- **Source data**

★ ★ ★ ★ ★

==> src/flat_wrapper.sv <==
// flat-port wrapper written by rule: the top's interface ports become plain ports
module phase_ramp_gen_flat 
#(
    parameter int PI_VAL    = 1608,
    parameter int CNT_WIDTH = 16
)
  (clock, reset, bus_enable, bus_freq_offset, bus_freq_valid, bus_sync, bus_freeze, bus_in_i, bus_in_q, bus_input_strobe, bus_out_i, bus_out_q, bus_phase, bus_output_strobe, bus_sample_count);
  phase_ramp_if #(.CNT_WIDTH(CNT_WIDTH)) bus_i ();
  input  logic clock;
  input  logic reset;
  input wire logic [$bits(bus_i.enable)-1:0] bus_enable;
  input wire logic [$bits(bus_i.freq_offset)-1:0] bus_freq_offset;
  input wire logic [$bits(bus_i.freq_valid)-1:0] bus_freq_valid;
  input wire logic [$bits(bus_i.sync)-1:0] bus_sync;
  input wire logic [$bits(bus_i.freeze)-1:0] bus_freeze;
  input wire logic [$bits(bus_i.in_i)-1:0] bus_in_i;
  input wire logic [$bits(bus_i.in_q)-1:0] bus_in_q;
  input wire logic [$bits(bus_i.input_strobe)-1:0] bus_input_strobe;
  output wire logic [$bits(bus_i.out_i)-1:0] bus_out_i;
  output wire logic [$bits(bus_i.out_q)-1:0] bus_out_q;
  output wire logic [$bits(bus_i.phase)-1:0] bus_phase;
  output wire logic [$bits(bus_i.output_strobe)-1:0] bus_output_strobe;
  output wire logic [$bits(bus_i.sample_count)-1:0] bus_sample_count;
  assign bus_i.enable = bus_enable;
  assign bus_i.freq_offset = bus_freq_offset;
  assign bus_i.freq_valid = bus_freq_valid;
  assign bus_i.sync = bus_sync;
  assign bus_i.freeze = bus_freeze;
  assign bus_i.in_i = bus_in_i;
  assign bus_i.in_q = bus_in_q;
  assign bus_i.input_strobe = bus_input_strobe;
  assign bus_out_i = bus_i.out_i;
  assign bus_out_q = bus_i.out_q;
  assign bus_phase = bus_i.phase;
  assign bus_output_strobe = bus_i.output_strobe;
  assign bus_sample_count = bus_i.sample_count;
  phase_ramp_gen #(.PI_VAL(PI_VAL), .CNT_WIDTH(CNT_WIDTH)) u_core (.clock(clock), .reset(reset), .bus(bus_i));
endmodule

★ ★ ★ ★ ★

- **Work order**
Output only the lines from the one holding "assign bus_phase = bus_i.phase;" through the last line above, exactly as they appear.

- **Answer box**
  assign bus_phase = bus_i.phase;
  assign bus_output_strobe = bus_i.output_strobe;
  assign bus_sample_count = bus_i.sample_count;
  phase_ramp_gen #(.PI_VAL(PI_VAL), .CNT_WIDTH(CNT_WIDTH)) u_core (.clock(clock), .reset(reset), .bus(bus_i));
endmodule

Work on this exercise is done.